## Stored data
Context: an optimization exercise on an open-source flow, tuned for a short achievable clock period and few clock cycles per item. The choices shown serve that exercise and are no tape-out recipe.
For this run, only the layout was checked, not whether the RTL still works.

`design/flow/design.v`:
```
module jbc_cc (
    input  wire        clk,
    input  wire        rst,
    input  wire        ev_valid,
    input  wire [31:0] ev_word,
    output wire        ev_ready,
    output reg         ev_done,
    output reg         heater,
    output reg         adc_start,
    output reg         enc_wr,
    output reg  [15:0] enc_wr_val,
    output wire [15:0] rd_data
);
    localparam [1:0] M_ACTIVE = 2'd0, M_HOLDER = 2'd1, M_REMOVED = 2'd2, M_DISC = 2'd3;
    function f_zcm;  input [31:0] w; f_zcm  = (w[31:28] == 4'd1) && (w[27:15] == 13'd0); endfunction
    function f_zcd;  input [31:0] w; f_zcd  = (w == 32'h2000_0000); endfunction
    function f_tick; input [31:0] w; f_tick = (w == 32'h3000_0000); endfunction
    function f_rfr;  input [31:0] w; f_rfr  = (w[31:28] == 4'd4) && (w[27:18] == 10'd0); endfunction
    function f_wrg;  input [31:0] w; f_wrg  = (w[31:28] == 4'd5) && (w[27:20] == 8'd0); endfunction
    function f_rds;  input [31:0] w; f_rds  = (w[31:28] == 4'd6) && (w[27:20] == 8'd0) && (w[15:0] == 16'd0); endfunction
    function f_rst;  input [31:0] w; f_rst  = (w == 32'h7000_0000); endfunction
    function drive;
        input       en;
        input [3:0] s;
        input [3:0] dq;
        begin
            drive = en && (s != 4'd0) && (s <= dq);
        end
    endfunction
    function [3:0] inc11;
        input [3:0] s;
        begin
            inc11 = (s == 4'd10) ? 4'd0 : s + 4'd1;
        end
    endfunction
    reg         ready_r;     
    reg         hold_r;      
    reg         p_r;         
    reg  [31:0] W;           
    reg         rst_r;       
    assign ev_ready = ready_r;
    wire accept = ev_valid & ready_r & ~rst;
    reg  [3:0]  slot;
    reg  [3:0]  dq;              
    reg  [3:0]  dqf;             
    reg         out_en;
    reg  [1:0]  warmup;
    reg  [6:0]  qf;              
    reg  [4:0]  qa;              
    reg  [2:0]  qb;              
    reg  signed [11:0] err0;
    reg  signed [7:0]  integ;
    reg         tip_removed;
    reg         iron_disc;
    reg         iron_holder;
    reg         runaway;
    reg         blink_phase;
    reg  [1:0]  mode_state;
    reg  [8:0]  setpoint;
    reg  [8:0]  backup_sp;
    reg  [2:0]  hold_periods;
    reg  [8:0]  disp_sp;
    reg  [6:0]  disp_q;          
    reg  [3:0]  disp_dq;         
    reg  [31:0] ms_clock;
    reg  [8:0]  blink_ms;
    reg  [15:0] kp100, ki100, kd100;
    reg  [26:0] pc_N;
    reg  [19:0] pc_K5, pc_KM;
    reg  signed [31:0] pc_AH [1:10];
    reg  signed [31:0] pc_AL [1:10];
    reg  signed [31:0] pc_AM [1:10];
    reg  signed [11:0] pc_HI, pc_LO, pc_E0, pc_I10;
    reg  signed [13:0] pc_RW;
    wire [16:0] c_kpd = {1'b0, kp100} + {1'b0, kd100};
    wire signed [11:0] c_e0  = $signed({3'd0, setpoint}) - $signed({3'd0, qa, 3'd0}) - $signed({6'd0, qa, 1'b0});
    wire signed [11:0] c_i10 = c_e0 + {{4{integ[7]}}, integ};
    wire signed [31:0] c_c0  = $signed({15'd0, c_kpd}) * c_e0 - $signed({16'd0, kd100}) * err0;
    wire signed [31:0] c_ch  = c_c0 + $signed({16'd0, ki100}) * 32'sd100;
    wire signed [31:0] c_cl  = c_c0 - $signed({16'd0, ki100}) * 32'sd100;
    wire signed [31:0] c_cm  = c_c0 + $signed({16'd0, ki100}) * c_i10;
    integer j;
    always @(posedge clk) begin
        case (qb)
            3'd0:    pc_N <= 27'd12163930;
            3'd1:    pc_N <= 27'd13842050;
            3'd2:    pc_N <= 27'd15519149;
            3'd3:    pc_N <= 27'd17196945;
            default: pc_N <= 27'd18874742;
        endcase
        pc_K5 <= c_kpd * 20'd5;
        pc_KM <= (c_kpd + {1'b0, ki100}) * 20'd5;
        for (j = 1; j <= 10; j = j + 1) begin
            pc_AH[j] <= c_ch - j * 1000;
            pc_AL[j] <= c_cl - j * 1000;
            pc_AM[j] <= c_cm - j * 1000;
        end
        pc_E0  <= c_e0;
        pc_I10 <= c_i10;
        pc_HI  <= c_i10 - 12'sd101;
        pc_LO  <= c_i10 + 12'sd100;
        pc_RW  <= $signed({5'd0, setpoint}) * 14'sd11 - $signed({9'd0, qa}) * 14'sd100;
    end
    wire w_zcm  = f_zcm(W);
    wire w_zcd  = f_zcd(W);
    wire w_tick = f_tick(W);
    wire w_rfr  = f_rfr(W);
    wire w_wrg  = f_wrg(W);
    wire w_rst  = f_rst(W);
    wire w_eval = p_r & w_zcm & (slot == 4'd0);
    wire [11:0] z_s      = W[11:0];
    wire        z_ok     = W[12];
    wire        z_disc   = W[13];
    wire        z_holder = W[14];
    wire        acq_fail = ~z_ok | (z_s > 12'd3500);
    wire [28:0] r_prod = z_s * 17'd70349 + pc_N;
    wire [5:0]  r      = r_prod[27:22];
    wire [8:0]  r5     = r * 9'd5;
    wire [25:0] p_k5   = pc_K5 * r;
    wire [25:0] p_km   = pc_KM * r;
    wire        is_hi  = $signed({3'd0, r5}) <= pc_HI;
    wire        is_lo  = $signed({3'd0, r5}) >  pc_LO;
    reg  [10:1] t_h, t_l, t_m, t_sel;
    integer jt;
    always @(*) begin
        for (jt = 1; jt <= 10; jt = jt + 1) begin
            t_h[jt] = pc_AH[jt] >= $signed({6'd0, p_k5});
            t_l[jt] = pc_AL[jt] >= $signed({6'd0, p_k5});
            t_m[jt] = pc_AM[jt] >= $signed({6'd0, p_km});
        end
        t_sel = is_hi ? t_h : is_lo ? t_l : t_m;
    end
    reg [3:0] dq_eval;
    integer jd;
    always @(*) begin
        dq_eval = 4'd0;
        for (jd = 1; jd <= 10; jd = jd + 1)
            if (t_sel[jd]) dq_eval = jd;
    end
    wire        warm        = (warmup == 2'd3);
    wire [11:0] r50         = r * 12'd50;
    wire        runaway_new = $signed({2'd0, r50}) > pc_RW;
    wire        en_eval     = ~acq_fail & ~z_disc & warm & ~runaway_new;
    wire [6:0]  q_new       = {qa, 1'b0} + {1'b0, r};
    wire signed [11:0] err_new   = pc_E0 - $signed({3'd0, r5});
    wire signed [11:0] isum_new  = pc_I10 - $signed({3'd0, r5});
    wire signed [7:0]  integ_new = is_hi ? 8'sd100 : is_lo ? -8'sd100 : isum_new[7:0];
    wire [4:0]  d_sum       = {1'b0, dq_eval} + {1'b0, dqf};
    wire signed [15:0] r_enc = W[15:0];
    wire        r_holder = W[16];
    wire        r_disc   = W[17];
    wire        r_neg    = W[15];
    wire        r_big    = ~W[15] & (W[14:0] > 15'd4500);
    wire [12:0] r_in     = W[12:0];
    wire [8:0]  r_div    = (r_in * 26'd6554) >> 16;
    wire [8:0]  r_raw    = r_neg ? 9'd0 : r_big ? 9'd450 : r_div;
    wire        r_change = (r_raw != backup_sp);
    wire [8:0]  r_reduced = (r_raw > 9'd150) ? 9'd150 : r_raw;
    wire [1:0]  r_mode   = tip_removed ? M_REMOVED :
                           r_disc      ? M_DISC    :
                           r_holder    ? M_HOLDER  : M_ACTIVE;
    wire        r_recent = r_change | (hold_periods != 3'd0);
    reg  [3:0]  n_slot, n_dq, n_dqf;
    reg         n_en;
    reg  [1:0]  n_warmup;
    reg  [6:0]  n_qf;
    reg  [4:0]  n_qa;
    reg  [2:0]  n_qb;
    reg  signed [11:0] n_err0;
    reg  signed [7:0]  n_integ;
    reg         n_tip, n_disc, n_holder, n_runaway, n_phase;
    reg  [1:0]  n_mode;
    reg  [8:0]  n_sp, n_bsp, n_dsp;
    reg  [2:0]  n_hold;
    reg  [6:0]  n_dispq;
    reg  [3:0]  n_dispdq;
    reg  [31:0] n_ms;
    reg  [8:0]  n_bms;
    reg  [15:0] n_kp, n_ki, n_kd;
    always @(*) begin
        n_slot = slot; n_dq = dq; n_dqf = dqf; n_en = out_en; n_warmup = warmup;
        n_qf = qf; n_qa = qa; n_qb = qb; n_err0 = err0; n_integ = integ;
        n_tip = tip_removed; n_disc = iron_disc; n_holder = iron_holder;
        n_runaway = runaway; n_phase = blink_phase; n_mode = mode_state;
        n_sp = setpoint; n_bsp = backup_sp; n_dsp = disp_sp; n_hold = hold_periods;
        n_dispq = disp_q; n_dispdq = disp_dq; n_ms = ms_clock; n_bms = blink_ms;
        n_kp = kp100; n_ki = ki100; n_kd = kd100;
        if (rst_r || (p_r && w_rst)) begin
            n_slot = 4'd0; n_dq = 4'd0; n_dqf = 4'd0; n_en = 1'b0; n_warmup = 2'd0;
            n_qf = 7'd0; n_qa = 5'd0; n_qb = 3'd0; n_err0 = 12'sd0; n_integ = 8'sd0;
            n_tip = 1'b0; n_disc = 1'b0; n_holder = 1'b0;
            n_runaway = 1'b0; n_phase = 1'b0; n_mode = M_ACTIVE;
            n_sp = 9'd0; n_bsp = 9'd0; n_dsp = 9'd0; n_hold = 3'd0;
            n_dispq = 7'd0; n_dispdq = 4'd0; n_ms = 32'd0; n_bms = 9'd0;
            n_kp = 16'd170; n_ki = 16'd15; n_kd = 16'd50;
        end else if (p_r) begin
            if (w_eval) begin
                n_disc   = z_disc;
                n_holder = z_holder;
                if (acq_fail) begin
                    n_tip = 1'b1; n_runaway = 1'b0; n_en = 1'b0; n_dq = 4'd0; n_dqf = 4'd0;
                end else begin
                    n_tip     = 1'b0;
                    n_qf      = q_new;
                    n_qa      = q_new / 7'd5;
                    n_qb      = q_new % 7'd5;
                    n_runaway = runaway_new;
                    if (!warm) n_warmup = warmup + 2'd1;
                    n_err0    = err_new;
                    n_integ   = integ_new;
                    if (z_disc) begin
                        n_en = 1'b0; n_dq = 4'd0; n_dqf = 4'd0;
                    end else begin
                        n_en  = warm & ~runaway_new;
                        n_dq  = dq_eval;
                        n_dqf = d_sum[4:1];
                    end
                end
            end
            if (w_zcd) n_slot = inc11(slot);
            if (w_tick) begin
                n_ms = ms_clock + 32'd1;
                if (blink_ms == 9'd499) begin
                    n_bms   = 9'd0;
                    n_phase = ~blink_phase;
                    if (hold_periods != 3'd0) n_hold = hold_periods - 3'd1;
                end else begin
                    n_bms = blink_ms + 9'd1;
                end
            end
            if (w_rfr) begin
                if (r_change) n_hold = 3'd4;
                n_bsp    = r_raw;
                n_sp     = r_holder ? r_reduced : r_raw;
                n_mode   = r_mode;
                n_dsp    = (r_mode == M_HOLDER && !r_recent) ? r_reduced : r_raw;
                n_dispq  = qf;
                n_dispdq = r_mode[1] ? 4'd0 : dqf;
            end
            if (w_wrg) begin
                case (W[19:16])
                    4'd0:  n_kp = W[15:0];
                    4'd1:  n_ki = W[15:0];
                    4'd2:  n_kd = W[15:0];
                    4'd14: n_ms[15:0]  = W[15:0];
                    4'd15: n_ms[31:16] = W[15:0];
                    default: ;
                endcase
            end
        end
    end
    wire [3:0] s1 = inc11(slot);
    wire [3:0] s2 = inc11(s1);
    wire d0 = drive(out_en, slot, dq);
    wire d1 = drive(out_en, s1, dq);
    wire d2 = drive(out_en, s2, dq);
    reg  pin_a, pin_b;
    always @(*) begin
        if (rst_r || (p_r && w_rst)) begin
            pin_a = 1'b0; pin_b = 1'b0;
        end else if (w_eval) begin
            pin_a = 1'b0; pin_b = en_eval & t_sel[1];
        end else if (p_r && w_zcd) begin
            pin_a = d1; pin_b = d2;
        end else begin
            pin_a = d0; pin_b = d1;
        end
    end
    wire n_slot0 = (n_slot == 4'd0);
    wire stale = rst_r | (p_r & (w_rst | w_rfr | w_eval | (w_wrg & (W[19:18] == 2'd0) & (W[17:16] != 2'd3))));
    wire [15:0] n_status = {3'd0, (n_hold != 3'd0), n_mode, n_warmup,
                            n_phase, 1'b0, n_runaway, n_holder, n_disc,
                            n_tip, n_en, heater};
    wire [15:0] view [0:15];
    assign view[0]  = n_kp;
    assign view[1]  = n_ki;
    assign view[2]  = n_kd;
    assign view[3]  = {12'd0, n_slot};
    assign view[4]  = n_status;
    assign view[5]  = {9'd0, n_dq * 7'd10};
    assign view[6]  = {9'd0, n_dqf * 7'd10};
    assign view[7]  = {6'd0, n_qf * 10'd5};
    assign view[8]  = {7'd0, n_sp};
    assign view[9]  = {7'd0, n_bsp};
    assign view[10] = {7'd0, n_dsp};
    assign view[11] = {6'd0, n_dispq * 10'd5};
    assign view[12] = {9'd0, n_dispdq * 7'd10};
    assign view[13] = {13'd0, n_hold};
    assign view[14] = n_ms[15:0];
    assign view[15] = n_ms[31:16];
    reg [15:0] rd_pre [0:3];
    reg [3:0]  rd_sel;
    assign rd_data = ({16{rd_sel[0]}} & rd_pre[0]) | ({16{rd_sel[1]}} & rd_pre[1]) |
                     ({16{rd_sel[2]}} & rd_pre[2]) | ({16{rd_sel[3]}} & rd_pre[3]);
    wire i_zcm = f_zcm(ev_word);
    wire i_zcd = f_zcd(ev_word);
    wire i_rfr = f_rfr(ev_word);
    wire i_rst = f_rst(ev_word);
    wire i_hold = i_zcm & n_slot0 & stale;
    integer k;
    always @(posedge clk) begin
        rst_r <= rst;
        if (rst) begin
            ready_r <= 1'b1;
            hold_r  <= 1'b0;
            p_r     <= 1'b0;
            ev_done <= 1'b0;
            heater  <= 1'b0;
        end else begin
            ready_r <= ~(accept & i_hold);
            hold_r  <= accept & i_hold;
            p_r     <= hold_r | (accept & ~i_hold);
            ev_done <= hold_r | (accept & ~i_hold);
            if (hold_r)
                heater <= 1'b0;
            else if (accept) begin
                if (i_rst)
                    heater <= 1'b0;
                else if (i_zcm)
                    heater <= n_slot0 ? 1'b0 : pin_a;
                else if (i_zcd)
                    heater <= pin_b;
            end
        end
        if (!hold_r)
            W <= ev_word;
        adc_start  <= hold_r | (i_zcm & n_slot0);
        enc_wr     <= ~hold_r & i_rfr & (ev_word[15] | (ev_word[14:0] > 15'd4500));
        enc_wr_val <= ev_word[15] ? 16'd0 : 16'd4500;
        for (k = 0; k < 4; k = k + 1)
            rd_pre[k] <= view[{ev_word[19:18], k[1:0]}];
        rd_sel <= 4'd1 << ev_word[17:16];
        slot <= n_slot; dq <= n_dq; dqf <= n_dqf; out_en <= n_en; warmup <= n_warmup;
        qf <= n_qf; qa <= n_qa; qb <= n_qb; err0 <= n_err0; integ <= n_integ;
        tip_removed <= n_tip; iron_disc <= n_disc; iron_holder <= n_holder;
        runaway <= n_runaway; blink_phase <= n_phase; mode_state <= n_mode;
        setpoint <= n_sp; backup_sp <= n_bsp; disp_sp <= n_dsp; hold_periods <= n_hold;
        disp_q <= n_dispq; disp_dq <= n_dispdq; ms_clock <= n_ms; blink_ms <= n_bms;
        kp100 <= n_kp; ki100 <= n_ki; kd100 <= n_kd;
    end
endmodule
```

## What needs to be done
Search the entries for the word "heater" and show every line that has it.

## Written reply
    output reg         heater,
                            n_tip, n_en, heater};
            heater  <= 1'b0;
                heater <= 1'b0;
                    heater <= 1'b0;
                    heater <= n_slot0 ? 1'b0 : pin_a;
                    heater <= pin_b;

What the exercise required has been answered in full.